The Irish Reproductive Loan Fund was a privately funded micro credit scheme set up in 1824 to provide small loans to the ‘industrious poor’ – those most affected by poverty and famine.

This collection of almost 700,000 records, which span the period of the Irish Potato Famine, provides unique insight into the lives of those living in Ireland during one of the darkest periods in its history. The handwritten ledgers and account books reveal the changing fortunes of Irish ancestors and their subsequent movements in Ireland and across the world. Now anyone can go online and research individuals and families to find out more about where they lived, their financial situation, their social status and more besides.

Brian Donovan, Head of Irish Data and Business Development for Findmypast, said “These incredibly important records provide an exceptional insight into the lives of the poor across the west of Ireland from Sligo down to Cork. The people recorded are precisely those who were most likely to suffer the worst of the Famine or be forced to emigrate. These remarkable records allow us to chart what happened to 690,000 people like this from the 1820s to the 1850s, giving a glimpse of their often heart breaking accounts of survival and destitution, misery and starvation. We are very lucky to be able to tell their stories.”

Caroline Kimbell, Head of Licensing at The National Archives in London said “This collection is one of very few about individual Irish families from 19th century held at Kew. We are grateful to Findmypast for bringing these remarkable testaments to light.”

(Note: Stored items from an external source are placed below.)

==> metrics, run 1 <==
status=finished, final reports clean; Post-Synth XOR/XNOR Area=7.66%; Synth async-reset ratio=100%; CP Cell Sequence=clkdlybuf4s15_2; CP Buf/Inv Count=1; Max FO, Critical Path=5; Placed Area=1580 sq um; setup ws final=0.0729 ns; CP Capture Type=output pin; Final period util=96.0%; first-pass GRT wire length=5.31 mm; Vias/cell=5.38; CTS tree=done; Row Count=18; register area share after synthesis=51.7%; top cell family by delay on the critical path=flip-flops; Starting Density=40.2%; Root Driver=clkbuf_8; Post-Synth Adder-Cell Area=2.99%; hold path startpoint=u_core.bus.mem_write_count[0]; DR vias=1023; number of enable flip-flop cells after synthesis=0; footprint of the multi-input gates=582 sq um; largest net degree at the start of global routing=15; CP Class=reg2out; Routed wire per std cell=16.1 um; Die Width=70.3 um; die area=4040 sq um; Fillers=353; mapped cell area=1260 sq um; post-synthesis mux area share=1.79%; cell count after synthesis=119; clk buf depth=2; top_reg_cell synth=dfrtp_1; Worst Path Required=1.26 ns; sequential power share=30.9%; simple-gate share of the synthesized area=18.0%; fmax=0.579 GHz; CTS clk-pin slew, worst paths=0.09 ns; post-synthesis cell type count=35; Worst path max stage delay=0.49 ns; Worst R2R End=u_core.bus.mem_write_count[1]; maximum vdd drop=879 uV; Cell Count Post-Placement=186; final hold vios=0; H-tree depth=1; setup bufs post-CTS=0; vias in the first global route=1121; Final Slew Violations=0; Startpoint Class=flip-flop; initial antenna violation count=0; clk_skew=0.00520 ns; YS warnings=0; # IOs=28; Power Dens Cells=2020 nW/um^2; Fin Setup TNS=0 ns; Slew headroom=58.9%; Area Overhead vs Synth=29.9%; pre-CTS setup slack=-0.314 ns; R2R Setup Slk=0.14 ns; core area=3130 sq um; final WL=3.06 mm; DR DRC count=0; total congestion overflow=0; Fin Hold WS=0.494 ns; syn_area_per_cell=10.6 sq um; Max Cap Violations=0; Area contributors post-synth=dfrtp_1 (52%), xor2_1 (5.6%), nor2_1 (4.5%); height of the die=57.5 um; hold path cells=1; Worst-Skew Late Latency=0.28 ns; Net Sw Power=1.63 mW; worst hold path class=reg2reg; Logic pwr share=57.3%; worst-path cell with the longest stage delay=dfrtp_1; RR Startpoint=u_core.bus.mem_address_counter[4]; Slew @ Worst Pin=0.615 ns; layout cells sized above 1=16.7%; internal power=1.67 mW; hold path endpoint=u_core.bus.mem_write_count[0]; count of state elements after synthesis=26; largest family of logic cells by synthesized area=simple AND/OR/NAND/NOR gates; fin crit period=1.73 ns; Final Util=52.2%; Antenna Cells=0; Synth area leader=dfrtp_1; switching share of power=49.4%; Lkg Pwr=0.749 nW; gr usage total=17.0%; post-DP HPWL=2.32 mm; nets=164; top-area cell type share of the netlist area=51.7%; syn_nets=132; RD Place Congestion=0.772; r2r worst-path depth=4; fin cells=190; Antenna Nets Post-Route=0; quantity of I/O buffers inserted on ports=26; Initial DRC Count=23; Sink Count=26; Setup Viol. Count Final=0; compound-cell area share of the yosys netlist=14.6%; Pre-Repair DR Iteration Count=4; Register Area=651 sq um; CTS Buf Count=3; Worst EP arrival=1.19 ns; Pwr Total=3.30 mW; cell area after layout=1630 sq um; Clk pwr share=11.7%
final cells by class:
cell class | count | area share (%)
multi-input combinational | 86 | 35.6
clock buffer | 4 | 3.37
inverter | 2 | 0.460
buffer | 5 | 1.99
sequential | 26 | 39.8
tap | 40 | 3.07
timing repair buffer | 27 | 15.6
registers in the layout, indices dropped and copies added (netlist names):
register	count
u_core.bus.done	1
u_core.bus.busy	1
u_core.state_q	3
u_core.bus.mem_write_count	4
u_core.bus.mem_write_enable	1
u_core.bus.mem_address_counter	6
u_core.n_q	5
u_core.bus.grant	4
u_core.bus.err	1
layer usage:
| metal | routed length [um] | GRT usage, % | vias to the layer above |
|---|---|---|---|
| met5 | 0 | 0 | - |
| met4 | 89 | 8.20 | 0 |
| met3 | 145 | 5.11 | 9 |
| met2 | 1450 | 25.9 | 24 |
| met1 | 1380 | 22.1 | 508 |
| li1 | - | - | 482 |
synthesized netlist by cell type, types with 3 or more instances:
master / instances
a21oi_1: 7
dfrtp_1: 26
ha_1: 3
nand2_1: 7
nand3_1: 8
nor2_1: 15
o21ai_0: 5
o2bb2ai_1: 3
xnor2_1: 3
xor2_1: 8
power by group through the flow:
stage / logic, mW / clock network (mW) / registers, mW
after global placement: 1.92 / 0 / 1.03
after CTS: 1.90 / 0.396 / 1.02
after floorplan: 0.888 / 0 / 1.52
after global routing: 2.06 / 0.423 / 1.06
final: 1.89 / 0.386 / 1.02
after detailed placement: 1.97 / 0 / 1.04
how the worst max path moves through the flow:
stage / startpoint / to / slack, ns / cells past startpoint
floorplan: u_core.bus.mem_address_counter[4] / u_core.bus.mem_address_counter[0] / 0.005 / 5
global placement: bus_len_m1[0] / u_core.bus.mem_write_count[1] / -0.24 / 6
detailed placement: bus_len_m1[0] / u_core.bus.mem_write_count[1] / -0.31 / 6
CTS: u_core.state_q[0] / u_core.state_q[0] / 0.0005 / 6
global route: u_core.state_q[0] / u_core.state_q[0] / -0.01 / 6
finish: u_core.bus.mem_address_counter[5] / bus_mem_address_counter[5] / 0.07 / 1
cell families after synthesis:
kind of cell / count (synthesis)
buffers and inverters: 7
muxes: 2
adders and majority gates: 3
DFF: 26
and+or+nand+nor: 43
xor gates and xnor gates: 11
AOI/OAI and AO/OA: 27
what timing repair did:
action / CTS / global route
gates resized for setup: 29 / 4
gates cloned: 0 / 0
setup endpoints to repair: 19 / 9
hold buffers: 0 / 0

These new records complement an expansive collection of Irish records - including Irish Petty Sessions, Irish Prison Registers, Irish newspapers and Irish Births 1864-1958, to name a few – that make Findmypast the best place to bring Irish family history to life.

Exclusive Irish records – digitised for the first time

As well as the Poverty Relief Loans, Findmypast has today added other new Irish record sets, including the Clare Electoral Registers, which reveal early women voters and is only available online at Findmypast, the Ireland Census 1911 and over 800,000 Irish marriages dating back to 1619.

The Ireland Census 1911 is an excellent starting point for anyone researching their Irish ancestors. Findmypast’s powerful search will for the first time allow family historians to search for more than one family member at the same time, helping to narrow down results, and by birth year and by spelling variations of a name – all making it easier than ever to trace Irish ancestors.

Irish Family History Day

This year, Findmypast’s Irish Family History Day – an annual celebration of Irish heritage – takes place on 23 January.

It will be marked by the launch of exciting new record sets, as well as webinars, guides and advice, information on the records and exclusive offers to access Findmypast’s extensive Irish record collection.


As part of Irish Family History Day, Findmypast will be running an online webinar and Q&A session hosted by Irish family history expert, Brian Donovan. The webinar will cover getting started with Irish family history, as well as hints and tips on getting further with your research.